OPINION:
DECISION POINTS
By George W. Bush
Crown, $35, 497 pages
“When I woke up on September 12 [2001],” writes George W. Bush in this crisp and fast-moving account of the key moments in his presidency, “America was a different place. Commercial aircraft were grounded. Armed vehicles patrolled the streets of Washington. A wing of the Pentagon had been reduced to rubble. The New York Stock Exchange was closed. New York’s Twin Towers were gone. The focus of my presidency, which I had expected to be domestic policy, was now war.”
Indeed it was, and that’s how it remained, until when, near the end of his second term, he was also blindsided by the worldwide financial crisis, which, like Sept. 11, would require a massive and unprecedented response. In both cases, the critics were loud and unforgiving, their reflexive political and ideological opposition often exacerbated by their distaste for the president’s personal idiosyncrasies.
But the Bush economic measures seemed to take hold, and much to the dismay of his critics, the policies of his successor are largely continuations of and elaborations on the Bush policies. President Obama’s initiatives in dealing with the financial crisis differ little from the Bush approach and have for the most part been implemented by many of the same people.
In Iraq, the surge - led by Gen. David H. Petraeus and ordered by President Bush in the face of strong opposition and ridicule from politicians including then-Sen. Barack Obama, who predicted, flatly, that it would fail - proved highly effective, so effective, in fact, that Mr. Obama has initiated his own Bush-like surge in Afghanistan and chosen Gen. Petraeus to lead it.
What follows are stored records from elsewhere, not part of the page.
<file path="config.mk">
export PLATFORM = sky130hd
export DESIGN_NAME = psm_ctrl
export DESIGN_NICKNAME = d
export VERILOG_FILES = /design/src/design/psm_clk_div.v /design/src/design/psm_ctrl.v /design/src/design/psm_sync.v
export VERILOG_INCLUDE_DIRS = /design/src /design/src/design
export SDC_FILE = /design/constraint.sdc
export NUM_CORES = 1
export LEC_CHECK = 0
export BUFFER_PORTS_ARGS = -buffer_cell sky130_fd_sc_hd__clkbuf_2
export CORE_MARGIN = 2
export CORE_UTILIZATION = 50
export CTS_BUF_LIST = sky130_fd_sc_hd__clkbuf_8
export DETAILED_ROUTE_END_ITERATION = 6
export HOLD_SLACK_MARGIN = 0.03
export PLACE_DENSITY = 0.85
export SLEW_MARGIN = 20
export SYNTH_ARGS = -nofsm -noshare
export SYNTH_HDL_FRONTEND = slang
export SYNTH_HIERARCHICAL = 1
export SYNTH_SLANG_ARGS = --single-unit
</file>
<file path="constraint.sdc">
create_clock -name aclk -period 2.5 [get_ports aclk]
set_clock_uncertainty 0.05 [all_clocks]
set_input_delay 0.375 -clock aclk [delete_from_list [all_inputs] [get_ports aclk]]
set_output_delay 0.375 -clock aclk [all_outputs]
set_load 0.01 [all_outputs]
</file>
Interestingly, the much-aired promise to begin withdrawing from Afghanistan by the summer of 2011 is quietly becoming inoperative, and the talk now is of 2014. Had Mr. Obama chosen in 2009 to end our involvement immediately, as his most committed supporters hoped, the Bush policies might have been considered failures.
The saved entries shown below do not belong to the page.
===== config.mk =====
export PLATFORM = sky130hd
export DESIGN_NAME = mps_sequencer
export DESIGN_NICKNAME = d
export VERILOG_FILES = /design/src/include/mps_pkg.sv /design/src/rtl/mps_incrementer.sv /design/src/rtl/mps_sequencer.sv
export SDC_FILE = /design/constraint.sdc
export NUM_CORES = 1
export LEC_CHECK = 0
export ABC_AREA = 1
export BUFFER_PORTS_ARGS = -buffer_cell sky130_fd_sc_hd__clkbuf_2
export CORE_ASPECT_RATIO = 0.9
export CORE_MARGIN = 2
export CORE_UTILIZATION = 42
export CTS_BUF_LIST = sky130_fd_sc_hd__clkbuf_8
export DETAILED_ROUTE_END_ITERATION = 16
export PLACE_DENSITY_LB_ADDON = 0.2
export SYNTH_ARGS = -nofsm -noshare
export SYNTH_HDL_FRONTEND = slang
export SYNTH_SLANG_ARGS = --single-unit

===== constraint.sdc =====
create_clock -name clock -period 3.5 [get_ports clock]
set_input_delay 0.35 -clock clock [delete_from_list [all_inputs] [get_ports clock]]
set_output_delay 0.35 -clock clock [all_outputs]
set_load 0.1 [all_outputs]

===== src/include/mps_pkg.sv =====
// Shared constants and types for the microprogram sequencer
package mps_pkg;

   // Address and field widths
   localparam int ADDR_W = 14;
   localparam int WORD_W = 16;
   localparam int SUCC_W = 3;
   localparam int CTRL_W = 4;
   localparam int SECTION_W = 4;

   // Control bit positions in the microword (bit 15 is the first control bit)
   localparam int CTRL_HI = 15;
   localparam int CTRL_LO = 12;

   // Values after reset
   localparam logic [13:0] ADDR_RST = 14'h0000;
   localparam logic [2:0] SUCC_RST = 3'h1;

   // Microword control codes
   localparam logic [3:0] CTRL_SHORT = 4'hf;
   localparam logic [1:0] CTRL2_LOAD_ALT = 2'h0;
   localparam logic [1:0] CTRL2_JUMP = 2'h1;
   localparam logic [1:0] CTRL2_CALL = 2'h2;
   localparam logic [3:0] CTRL4_CONST_SHIFT = 4'hc;
   localparam logic [3:0] CTRL4_CONST = 4'he;

   // Successor codes in the order of their encodings 0 to 7
   typedef enum logic [2:0] {
      MPS_WAIT,
      MPS_STEP,
      MPS_SAVE,
      MPS_SKIP,
      MPS_RUN_SINGLE_REMOTE,
      MPS_JUMP,
      MPS_CALL,
      MPS_SUBROUTINE_BACK
   } mps_succ_e;

   // Source for the next-address select gates
   typedef enum logic [1:0] {
      MPS_SRC_COUNTER,
      MPS_SRC_ALTERNATE,
      MPS_SRC_MICROWORD
   } mps_src_e;

   // Pending barrel-shifter store of the alternate register
   typedef enum logic [1:0] {
      MPS_BS_IDLE,
      MPS_BS_PENDING,
      MPS_BS_ARMED
   } mps_bs_e;

endpackage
But the moment has passed, and now Mr. Obama is committed to executing those policies. If he holds the Bush-led victory in Iraq and replicates it in Afghanistan, he will, of course, claim credit. But, oddly enough, by so doing, he also will validate and solidify Mr. Bush’s historical credentials as a successful war president.
Not all the matters discussed in the book center on war and peace. There is a discussion of Mr. Bush’s decision to stop drinking; the subsequent embrace of a strong and personal Christian faith; the decisions he made in selecting his vice president and Cabinet; his much-misrepresented and close relationship with his father; his love for his mother and daughters; and the central and necessary role in his life of Laura Bush, a model first lady and wife in every respect.
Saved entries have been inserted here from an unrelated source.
File: config.mk
export PLATFORM = sky130hd
export DESIGN_NAME = shift_move_indirect_exec
export DESIGN_NICKNAME = d
export VERILOG_FILES = /design/src/rtl/_unused_placeholder_removed.sv /design/src/rtl/sm_exec_pkg.sv /design/src/rtl/indirect_pointer_reg.sv /design/src/rtl/shift_move_indirect_exec.sv
export SDC_FILE = /design/constraint.sdc
export NUM_CORES = 1
export LEC_CHECK = 0
export BUFFER_PORTS_ARGS = -buffer_cell sky130_fd_sc_hd__buf_2
export CAP_MARGIN = 5
export CORE_ASPECT_RATIO = 0.7
export CORE_MARGIN = 4
export CORE_UTILIZATION = 28
export CTS_CLUSTER_SIZE = 28
export DETAILED_ROUTE_END_ITERATION = 12
export GPL_TIMING_DRIVEN = 1
export PLACE_DENSITY = 0.59
export REMOVE_ABC_BUFFERS = 1
export SKIP_CTS_REPAIR_TIMING = 1
export SLEW_MARGIN = 20
export SYNTH_ARGS = -nofsm -noshare
export SYNTH_HDL_FRONTEND = slang
export SYNTH_SLANG_ARGS = --single-unit
File: constraint.sdc
create_clock -name clock -period 3.6 [get_ports clock]
set_input_delay 0.36 -clock clock [delete_from_list [all_inputs] [get_ports clock]]
set_output_delay 0.36 -clock clock [all_outputs]
set_load 0.02 [all_outputs]
File: src/rtl/_unused_placeholder_removed.sv
// Intentionally empty; no design content.

File: src/rtl/sm_exec_pkg.sv
// Constants, encodings and state types for the shift/move/indirect execution unit.
// Assumes an 8-bit core with 7-bit file addresses and 16-bit data pointers.
package sm_exec_pkg;

  localparam int          DATA_W      = 8;
  localparam int          PTR_W       = 16;
  localparam int          FILE_AW     = 7;
  localparam int          OFS_W       = 6;
  localparam logic [6:0]  ALIAS0_ADDR = 7'h00;   // File slot that stands for pointer 0
  localparam logic [6:0]  ALIAS1_ADDR = 7'h01;   // File slot that stands for pointer 1
  localparam logic [8:0]  FILE_PAD    = 9'h000;  // Upper data address bits of a file access
  localparam logic [7:0]  ACC_RST     = 8'h00;
  localparam logic [15:0] PTR_RST     = 16'h0000;
  localparam logic [15:0] PTR_STEP    = 16'h0001;
  localparam logic        DEST_ACC    = 1'b0;

  typedef enum logic [1:0]
  {
    logical_right_shift_op = 2'h0,
    move_file_op           = 2'h1,
    indirect_load_op       = 2'h2
  } op_t;

  typedef enum logic [1:0]
  {
    PRE_INC  = 2'h0,
    PRE_DEC  = 2'h1,
    POST_INC = 2'h2,
    POST_DEC = 2'h3
  } ind_mode_t;

  typedef enum logic [3:0]
  {
    ST_IDLE  = 4'h1,
    ST_FETCH = 4'h2,
    ST_EXEC  = 4'h4,
    ST_DONE  = 4'h8
  } state_t;

  typedef struct packed
  {
    logic [15:0] ptr;
  } ptr_state_t;

  typedef struct packed
  {
    state_t      state;
    op_t         op;
    logic        dest;
    ind_mode_t   mode;
    logic        rel;
    logic        ptrSel;
    logic [15:0] addr;
    logic        rd;
    logic        wr;
    logic [7:0]  wdata;
    logic [7:0]  acc;
    logic        carry;
    logic        zero;
    logic        done;
  } exec_state_t;

endpackage : sm_exec_pkg

File: src/rtl/indirect_pointer_reg.sv
// One 16-bit indirect data pointer with load and +/-1 stepping.
// Assumes load and step come from logic on the same clock.
`timescale 1ns/1ps
module indirect_pointer_reg
  import sm_exec_pkg::*;
(
  input  wire logic        clock,
  input  wire logic        rst,
  input  wire logic        load,
  input  wire logic [15:0] loadValue,
  input  wire logic        step,
  input  wire logic        stepDown,
  output logic      [15:0] value
);

  ptr_state_t s_q;
  ptr_state_t s_d;

  // Load wins over a step; stepping wraps modulo 2^16 by plain 16-bit arithmetic
  always_comb
  begin
    s_d = s_q;
    if (load)
    begin
      s_d.ptr = loadValue;
    end
    else if (step)
    begin
      s_d.ptr = stepDown ? s_q.ptr - PTR_STEP : s_q.ptr + PTR_STEP;
    end
  end

  // State register
  always_ff @(posedge clock)
  begin
    if (rst)
    begin
      s_q.ptr <= PTR_RST;
    end
    else
    begin
      s_q <= s_d;
    end
  end

  assign value = s_q.ptr;
endmodule : indirect_pointer_reg

File: src/rtl/shift_move_indirect_exec.sv
// Execution unit for right shift, file move and indirect load of an 8-bit core.
// Assumes a data memory with one-cycle registered read and a same-clock decoder.
// Contract
// - Shift right: zero in, bit0 to carry
// - Shift updates carry and zero flags
// - Dest bit picks accumulator or file
// - Move copies file to chosen destination
// - Move updates zero flag from value
// - Indirect mode codes: pre/post inc/dec
// - Pre adjusts before access; post after
// - Relative offset access leaves pointer unchanged
// - Indirect load picks pointer, loads accumulator, zero
// - Alias file slots redirect through pointer
// - Pointers are 16-bit, wrap at ends
`timescale 1ns/1ps
module shift_move_indirect_exec
  import sm_exec_pkg::*;
(
  input  wire logic        clock,
  input  wire logic        rst,
  input  wire logic        opValid,
  output logic             opReady,
  input  wire logic [1:0]  opCode,
  input  wire logic [6:0]  fileAddr,
  input  wire logic        destSel,
  input  wire logic        ptrSel,
  input  wire logic [1:0]  indMode,
  input  wire logic        relMode,
  input  wire logic [5:0]  relOffset,
  input  wire logic        ptrLoad,
  input  wire logic        ptrLoadSel,
  input  wire logic [15:0] ptrLoadValue,
  output logic      [15:0] ptr0Value,
  output logic      [15:0] ptr1Value,
  output logic      [15:0] memAddr,
  output logic             memRead,
  output logic             memWrite,
  output logic      [7:0]  memWData,
  input  wire logic [7:0]  memRData,
  output logic      [7:0]  accValue,
  output logic             carryFlag,
  output logic             zeroFlag,
  output logic             opDone
);

  exec_state_t s_q;
  exec_state_t s_d;
  logic [15:0] ptrVal [2];
  logic [1:0]  ptrStep;
  logic        stepDown;
  logic        stepNow;
  logic        stepSel;
  logic [15:0] base;
  logic [7:0]  result;

  // Pointer currently chosen by the incoming indirect instruction
  assign base = ptrSel ? ptrVal[1] : ptrVal[0];

  // Pre modes step at accept, post modes once data has been read; relative never steps
  always_comb
  begin
    stepNow  = 1'b0;
    stepSel  = s_q.ptrSel;
    stepDown = s_q.mode[0];
    if (s_q.state == ST_IDLE)
    begin
      stepSel  = ptrSel;
      stepDown = indMode[0];
      stepNow  = opValid && op_t'(opCode) == indirect_load_op && !relMode
                 && !indMode[1];
    end
    else if (s_q.state == ST_EXEC)
    begin
      stepNow  = s_q.op == indirect_load_op && !s_q.rel && s_q.mode[1];
    end
    ptrStep = {stepNow && stepSel, stepNow && !stepSel};
  end

  // Two identical pointers
  for (genvar i = 0; i < 2; i++)
  begin : g_ptr
    indirect_pointer_reg indirect_pointer_reg_inst
    (
      .clock     (clock),
      .rst       (rst),
      .load      (ptrLoad && ptrLoadSel == 1'(i)),
      .loadValue (ptrLoadValue),
      .step      (ptrStep[i]),
      .stepDown  (stepDown),
      .value     (ptrVal[i])
    );
  end

  // Next-state logic for the whole instruction sequence
  always_comb
  begin
    s_d      = s_q;
    s_d.rd   = 1'b0;
    s_d.wr   = 1'b0;
    s_d.done = 1'b0;
    result   = memRData;
    case (s_q.state)
      ST_IDLE:
      begin
        if (opValid)
        begin
          s_d.op     = op_t'(opCode);
          s_d.dest   = destSel;
          s_d.mode   = ind_mode_t'(indMode);
          s_d.rel    = relMode;
          s_d.ptrSel = ptrSel;
          if (op_t'(opCode) == indirect_load_op)
          begin
            if (relMode)
            begin
              s_d.addr = base + {{10{relOffset[5]}}, relOffset};
            end
            else if (indMode == PRE_INC)
            begin
              s_d.addr = base + PTR_STEP;
            end
            else if (indMode == PRE_DEC)
            begin
              s_d.addr = base - PTR_STEP;
            end
            else
            begin
              s_d.addr = base;
            end
          end
          else if (fileAddr == ALIAS0_ADDR)
          begin
            s_d.addr = ptrVal[0];
          end
          else if (fileAddr == ALIAS1_ADDR)
          begin
            s_d.addr = ptrVal[1];
          end
          else
          begin
            s_d.addr = {FILE_PAD, fileAddr};
          end
          s_d.rd    = 1'b1;
          s_d.state = ST_FETCH;
        end
      end
      ST_FETCH:
      begin
        // Memory samples the read here; data is valid in the next cycle
        s_d.state = ST_EXEC;
      end
      ST_EXEC:
      begin
        if (s_q.op == logical_right_shift_op)
        begin
          result    = {1'b0, memRData[7:1]};
          s_d.carry = memRData[0];
        end
        s_d.zero = result == 8'h00;
        if (s_q.op == indirect_load_op || s_q.dest == DEST_ACC)
        begin
          s_d.acc = result;
        end
        else
        begin
          s_d.wr    = 1'b1;
          s_d.wdata = result;
        end
        s_d.done  = 1'b1;
        s_d.state = ST_DONE;
      end
      ST_DONE:
      begin
        s_d.state = ST_IDLE;
      end
      default:
      begin
        s_d.state = ST_IDLE;
      end
    endcase
  end

  // State register; flags and accumulator clear on reset and otherwise change only in the execute step
  always_ff @(posedge clock)
  begin
    if (rst)
    begin
      s_q.state  <= ST_IDLE;
      s_q.op     <= logical_right_shift_op;
      s_q.dest   <= DEST_ACC;
      s_q.mode   <= PRE_INC;
      s_q.rel    <= 1'b0;
      s_q.ptrSel <= 1'b0;
      s_q.addr   <= PTR_RST;
      s_q.rd     <= 1'b0;
      s_q.wr     <= 1'b0;
      s_q.wdata  <= ACC_RST;
      s_q.acc    <= ACC_RST;
      s_q.carry  <= 1'b0;
      s_q.zero   <= 1'b0;
      s_q.done   <= 1'b0;
    end
    else
    begin
      s_q <= s_d;
    end
  end

  // Outputs: ready is combinational, pointer values come from the pointer registers, everything else from the state register
  assign opReady   = s_q.state == ST_IDLE;
  assign memAddr   = s_q.addr;
  assign memRead   = s_q.rd;
  assign memWrite  = s_q.wr;
  assign memWData  = s_q.wdata;
  assign accValue  = s_q.acc;
  assign carryFlag = s_q.carry;
  assign zeroFlag  = s_q.zero;
  assign opDone    = s_q.done;
  assign ptr0Value = ptrVal[0];
  assign ptr1Value = ptrVal[1];
endmodule : shift_move_indirect_exec

; ---- After elaboration in Yosys (flattened, before gate mapping)
; Cells that the tools add are included.
[totals]
n_memories = 0
in_bits = 49
register_bits = 80
latchBits = 0
out_inout_bits = 70
romBits = 0
ramBits = 0
[op_classes]
magnitude_cmp = 0
n_addsub = 7
n_reduce_logical = 26
bitwise_logic = 5
eq_ne = 8
mul = 0
n_shift = 0
div_mod_pow = 0
mux = 23
[ops]
columns = cell, n
row1 = $mux W16, 13
row2 = $add A16 B1 Y16 const B, 3
row3 = $sub A16 B1 Y16 const B, 3
row4 = $mux W28, 1
row5 = $add A16 B16 Y16, 1
row6 = $mux W8, 2
row7 = $pmux W4 S3, 1
row8 = $logic_and A1 B1 Y1, 9
row9 = $mux W9, 1
row10 = $logic_not A8 Y1, 1
row11 = $reduce_and A2 Y1, 4
row12 = $eq A7 B1 Y1 const B, 1
row13 = $logic_not A7 Y1, 1
row14 = $mux W1, 5
row15 = $not A1 Y1, 5
row16 = $eq A2 B2 Y1 const B, 2
row17 = $eq A4 B1 Y1 const B, 1
row18 = $eq A4 B2 Y1 const B, 1
row19 = $eq A4 B3 Y1 const B, 1
row20 = $logic_not A1 Y1, 4
row21 = $logic_not A2 Y1, 2
row22 = $reduce_bool A2 Y1, 2
row23 = $reduce_or A2 Y1, 2
row24 = $eq A2 B1 Y1 const B, 1
row25 = 2 further kinds, 2

; ---- Logic depth before layout (Yosys ltp)
; Gate-level depths: netlist of the first run.
[logic_depth]
word_depth = 8
mapped_depth = 13
depth_no_buf = 12

; ---- Hierarchy
; A second synthesis of the first run with hierarchy kept.
[hier_totals]
hier_cells = 895
area_unflattened_um2 = 7073.0
[by_module_without_submodules]
columns = mod, area_each_um2, n_inst, cells_per_inst
row1 = shift_move_indirect_exec, 4122.7, 1, 526
row2 = indirect_pointer_reg (g_ptr[1].indirect_pointer_reg_inst), 1507.7, 1, 184
row3 = indirect_pointer_reg (g_ptr[0].indirect_pointer_reg_inst), 1442.6, 1, 185

; ---- Least setup slack after synthesis of the first run
; No wires, ideal clock.
[synth_timing]
kind = reg-to-reg
startpoint = register s_q[45] in the netlist's numbering
endpoint = register g_ptr[1].indirect_pointer_reg_inst.s_q (netlist bit g_ptr[1].indirect_pointer_reg_inst.value[15])
required_ns = 3.521
arrival_ns = 3.929
setup_slack_ns = -0.408
path_stages_with_launch = 13
period_less_slack_ns = 4.008
path_buffers = 1
cell_sequence = dfxtp_1 -> nor4b_4 -> mux2_2 -> buf_2 -> ha_1 -> a211oi_1 -> o21ai_1 -> a2111oi_2 -> o21bai_1 -> and3_1 -> or4_1 -> xor2_1 -> a211oi_2
[synth_via]
elab_chain_cells = 5
word_cells_on_any_way = 11
cone_classes = 2 x eq/ne / 7 x mux / 2 x reduce/logical
[synth_lines]
columns = element, line
row1 = start: declaration, shift_move_indirect_exec.sv:46  ; exec_state_t s_q;
row2 = $eq A4 B1 Y1 *, --
row3 = named net opReady, shift_move_indirect_exec.sv:22  ; output logic opReady,
row4 = $mux W1, shift_move_indirect_exec.sv:65  ; if (s_q.state == ST_IDLE)
row5 = $mux W16, indirect_pointer_reg.sv:29  ; s_d.ptr = stepDown ? s_q.ptr - PTR_STEP : s_q.ptr + PTR_STEP;
row6 = $mux W16, indirect_pointer_reg.sv:27  ; else if (step)
row7 = $mux W16, indirect_pointer_reg.sv:23  ; if (load)
row8 = end: declaration, indirect_pointer_reg.sv:16  ; ptr_state_t s_q;
; The timed path passes the listed nets; every way through them passes the cells marked *. The select of a mux whose other input is x is not followed.
; A chain may end at the register's enable or synchronous reset.

; ---- Final worst setup path of the first run
[layout_timing]
startpoint = register s_q[47] in the netlist's numbering
endpoint = register g_ptr[1].indirect_pointer_reg_inst.s_q (netlist bit g_ptr[1].indirect_pointer_reg_inst.value[15])
[layout_via]
elab_chain_cells = 5
word_cells_on_any_way = 11
cone_classes = 2 x eq/ne / 7 x mux / 2 x reduce/logical
[layout_lines]
columns = element, line
row1 = $eq A4 B1 Y1 / $eq A4 B3 Y1 (equally long branches), --
row2 = "$mux W1, on equally long branches", "shift_move_indirect_exec.sv:65, shift_move_indirect_exec.sv:72"
row3 = $mux W16 / $mux W1 (equally long branches), "indirect_pointer_reg.sv:29, shift_move_indirect_exec.sv:65"
row4 = $mux W16 / $logic_and A1 B1 Y1 (equally long branches), "indirect_pointer_reg.sv:27, shift_move_indirect_exec.sv:76"
row5 = $mux W16 / $reduce_bool A2 Y1 (equally long branches), --
; Several ways; a longest one is shown, not always the timed one. The select of a mux whose other input is x is not followed.

==> results of run 1 <==
-- flip-flops by register name, indices dropped and copies added, names as in the netlist, 8 cells and up --
name	flops
accValue	8
memAddr	16
memWData	8
g_ptr.indirect_pointer_reg_inst.value	32
s_q	11
-- kinds of logic (layout without fill, tap and decap cells) --
kind of cell	count (synthesis)	in the layout	synth area share, %
fa+ha+maj	52	52	9.81
mux	45	45	6.76
simple gates	327	327	22.9
xor+xnor	46	46	5.87
other cells	0	1	0
flops	80	80	23.3
buf+inv	97	221	7.13
compound gates	248	248	24.2
-- worst max-delay path by stage --
stage	from	endpoint	slack, ps	depth (start not counted)
floorplan	s_q[45]$_SDFFE_PP0P_	g_ptr[1].indirect_pointer_reg_inst.value[15]$_SDFFE_PP0P_	-350	11
global placement	s_q[45]$_SDFFE_PP0P_	g_ptr[0].indirect_pointer_reg_inst.value[15]$_SDFFE_PP0P_	-280	13
detailed placement	s_q[45]$_SDFFE_PP0P_	g_ptr[0].indirect_pointer_reg_inst.value[15]$_SDFFE_PP0P_	-410	13
CTS	s_q[45]$_SDFFE_PP0P_	g_ptr[0].indirect_pointer_reg_inst.value[15]$_SDFFE_PP0P_	-450	13
global route	s_q[47]$_SDFFE_PP0P_	g_ptr[1].indirect_pointer_reg_inst.value[15]$_SDFFE_PP0P_	-60	12
finish	s_q[47]$_SDFFE_PP0P_	g_ptr[1].indirect_pointer_reg_inst.value[15]$_SDFFE_PP0P_	100	11
-- final cells by class --
| cell class | count | area [um2] |
|---|---|---|
| diodes | 1 | 2.50 |
| clock buffers | 9 | 225 |
| clock inverters | 7 | 88.8 |
| fillers | 2533 | 15400 |
| inverters | 21 | 78.8 |
| multi-input cells | 718 | 4990 |
| flip-flops and latches | 80 | 1600 |
| well taps | 318 | 398 |
| repair buffers | 184 | 1110 |
-- power by group through the flow --
stage | logic, W | clock network, W | registers [W]
floorplan | 0.000586 | 0 | 0.00104
global placement | 0.000993 | 0 | 0.00101
detailed placement | 0.00100 | 0 | 0.00101
CTS | 0.00101 | 0.00102 | 0.000989
global route | 0.00119 | 0.00106 | 0.000997
finish | 0.00108 | 0.00101 | 0.000991
-- worst max-delay path: stages (launching register included) --
cell and delay, ps:
dfxtp_2 340, nor4b_4 410, mux2_4 390, buf_8 160
buf_4 230, ha_1 240, or3_1 390, o21bai_2 220
and3_1 170, or4_1 510, xor2_1 170, a211oi_2 200
-- layer usage --
| metal | routed length, um | vias to the layer above | global-route usage (%) | part of all wire [%] |
|---|---|---|---|---|
| li1 | - | 3494 | - | - |
| met1 | 11800 | 3211 | 25.6 | 52 |
| met2 | 9010 | 247 | 22.1 | 39 |
| met3 | 1840 | 20 | 4.03 | 8.0 |
| met4 | 227 | 0 | 2.94 | 0.99 |
| met5 | 0 | - | 0 | 0 |
-- synth_stat cells, types with 10 or more instances --
| library cell | count | area share, % |
|---|---|---|
| dfxtp_1 | 80 | 23 |
| a21oi_1 | 67 | 4.9 |
| mux2_2 | 11 | 1.8 |
| ha_1 | 49 | 8.9 |
| o21ai_0 | 42 | 3.1 |
| a311oi_1 | 13 | 1.7 |
| nor2_1 | 106 | 5.8 |
| nor3_1 | 35 | 2.6 |
| clkbuf_1 | 38 | 2.1 |
| xnor2_1 | 32 | 4.1 |
| o211ai_1 | 11 | 1.2 |
| nor2b_1 | 11 | 1.0 |
| mux2i_1 | 34 | 5.0 |
| xor2_1 | 14 | 1.8 |
| inv_1 | 21 | 1.1 |
| buf_4 | 32 | 3.5 |
| nand2b_1 | 10 | 0.91 |
| a211oi_1 | 42 | 4.6 |
| a21o_1 | 11 | 1.2 |
| nand3_1 | 15 | 1.1 |
| nor4_1 | 10 | 0.91 |
| nand2_1 | 82 | 4.5 |
-- per-stage QoR --
step | TNS [ps] | cells
after floorplan | -671 | 819
after detailed placement | -679 | 1319
final | 0 | 1338
after global placement | -403 | 1318
after global routing | -105 | 1337
after CTS | -762 | 1335
==> run_results.csv, run 1 <==
group,metric,value,unit
run_status,status,"completed",
timing,finalSetupViolCount,0,
synth,ys_ff_latch,80,
layout,final_area,0.00850,mm2
timing,finalCritPeriodShare,97.3,%
route,via_count,6972,
flow_run,cap_violations,0,
setup_path,crit_path_end_kind,"register",
layout,syn_to_final_growth,23.8,%
synth,yosysUniqueCellTypes,67,
worst_hold_path,min_to,"s_q[41]$_SDFFE_PP0P_",
placement,placed_area,0.00794,mm2
setup_path,cp_max_fo,24,
global_routing,grt_start_max_net_pins,39,
clock_network,cts.sinks,80,
setup_path,rr_startpoint,"s_q[47]$_SDFFE_PP0P_",
timing,rsz0062_at_grt,"yes",
pwr,pwr-share-comb,35.1,%
global_routing,grt_usage,16.2,%
setup_path,ff2ff_path_depth,11,
setup_path,reg2reg_to,"g_ptr[1].indirect_pointer_reg_inst.value[15]$_SDFFE_PP0P_",
layout,drive_gt1_share,24.6,%
clock_network,clock_latency,370,ps
synth,synth_area_per_cell,7.67,um2
clock_network,clk_pin_slew,70,ps
global_routing,gr-total-overflow,0,
global_routing,grt_pass1_wl,35800,um
floorplanning,fp.dieW,195,um
floorplanning,die-area,0.0271,mm2
clock_network,cts_tree,"built",
synth,async_reset_ff_share,0,%
timing,setup_slack,96.2,ps
timing,hold_violations,0,
setup_path,regToRegSetupSlack,100,ps
floorplanning,pin_count,119,
setup_path,cp.required,3890,ps
timing,holdWs,247,ps
synth,yosys_warnings,0,
synth,synthCells,895,
route,drtIter0Drc,602,
timing,slew_violations,0,
clock_network,cts_buffer_depth,2,
worst_hold_path,hp-start,"destSel",
route,drc,0,
placement,place_worst_setup_slack,-415,ps
floorplanning,num_rows,47,
synth,synth_edf_count,0,
floorplanning,start_util,28.7,%
pwr,p_seq_share,32.2,%
worst_hold_path,holdCritPathClass,"input port to register",
placement,io_buffer_count,118,
timing,max_freq,285,MHz
layout,post-route-util,35.6,%
placement,gp_congestion,0.899,
pwr,ir_drop,0.256,mV
route,routedWlPerCell,17.1,um
global_routing,grt_pass1_vias,6493,
layout,final_common_cell,"buf_2",
synth,ys_seq_area_share,23.3,%
timing,post-route-min-period,3500,ps
synth,syn_area,0.00686,mm2
route,first_pass_iters,5,
timing,max_slew.worst_pin.slew,1090,ps
setup_path,critPathKind,"register to register",
clock_network,cts_buffers,9,
route,viasPerCell,5.21,
route,routed_wl,22900,um
pwr,leakagePower,3.71,nW
floorplanning,die_h,139,um
route,ant_nets,0,
timing,slew_headroom,27.0,%
layout,layout_common_cells,"buf_2, nor2_1, nand2_1",
synth,synth_ff_type,"dfxtp_1",
setup_path,arrival,3790,ps
pwr,p_switching,0.00113,W
placement,place_hpwl,17500,um
pwr,clockPowerShare,32.7,%
pwr,swShare,36.6,%
pwr,finalPower,0.00308,W
clock_network,cts-root-buf,"clkbuf_16",
clock_network,htreeDepth,3,
layout,nets,1115,
pwr,intPower,0.00195,W
setup_path,cp-start-kind,"register",
global_routing,antenna_found_initial,0,
pwr,power_density,362,mW/mm2
floorplanning,core_area,0.0239,mm2
worst_hold_path,hold_path_depth,3,
timing,clock_skew,10.4,ps
(Power assumes the default switching activity.)
==> run 2: changes to the inputs <==
MAX_ROUTING_LAYER = met4   (was not set)
PLACE_DENSITY = 0.58   (was 0.59)
clock period = 4.1 ns   (was 3.6 ns; I/O delays follow)
==> run 2 against run 1 <==
Against the previous run: register-to-register slack better by 130 ps; combinational power down 24%; clock power down 10%; worst hold slack better by 35 ps; utilization down 2.4 points; global-route usage about the same; flip-flop and latch count unchanged; worst setup slack better by 130 ps; cell count down 3.6%; sequential share of layout area up 1.4 points; total power down 15%; highest routed layer unchanged.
He’s proud of his legislative achievements, including tax cuts, and the reform of education and Medicare. Among the disappointments are his inadequate response to Katrina and the false, unfair and often politically motivated charges of racism. But perhaps the biggest disappointment of his eight years was the failure to bring Osama bin Laden to justice.
In the end, it all comes back to Sept. 11 and the response of his administration: “From the beginning, I knew the public reaction to my decisions would be colored by whether there was another attack. If none happened, whatever I did would … look like overreaction. If we were attacked again, people would demand to know why I hadn’t done more.”
That, he writes, “is the nature of the presidency. Perceptions are shaped by the clarity of hindsight. In the moment of decision, you don’t have that advantage. On 9/11, I vowed that I would do what it took to protect America, within the Constitution and the laws of our nation.
“History can debate the decisions I made, the policies I chose … . But there can be no debate about one fact: After the nightmare of September 11, America went seven-and-a-half years without another successful terrorist attack on our soil. If I had to summarize my most meaningful accomplishment as president in one sentence, that would be it.”
And that, in anyone’s book - no matter what the personal or ideological bias - is no small achievement.
John R. Coyne Jr., a former White House speechwriter, is co-author of “Strictly Right: William F. Buckley Jr. and the American Conservative Movement” (Wiley, 2007).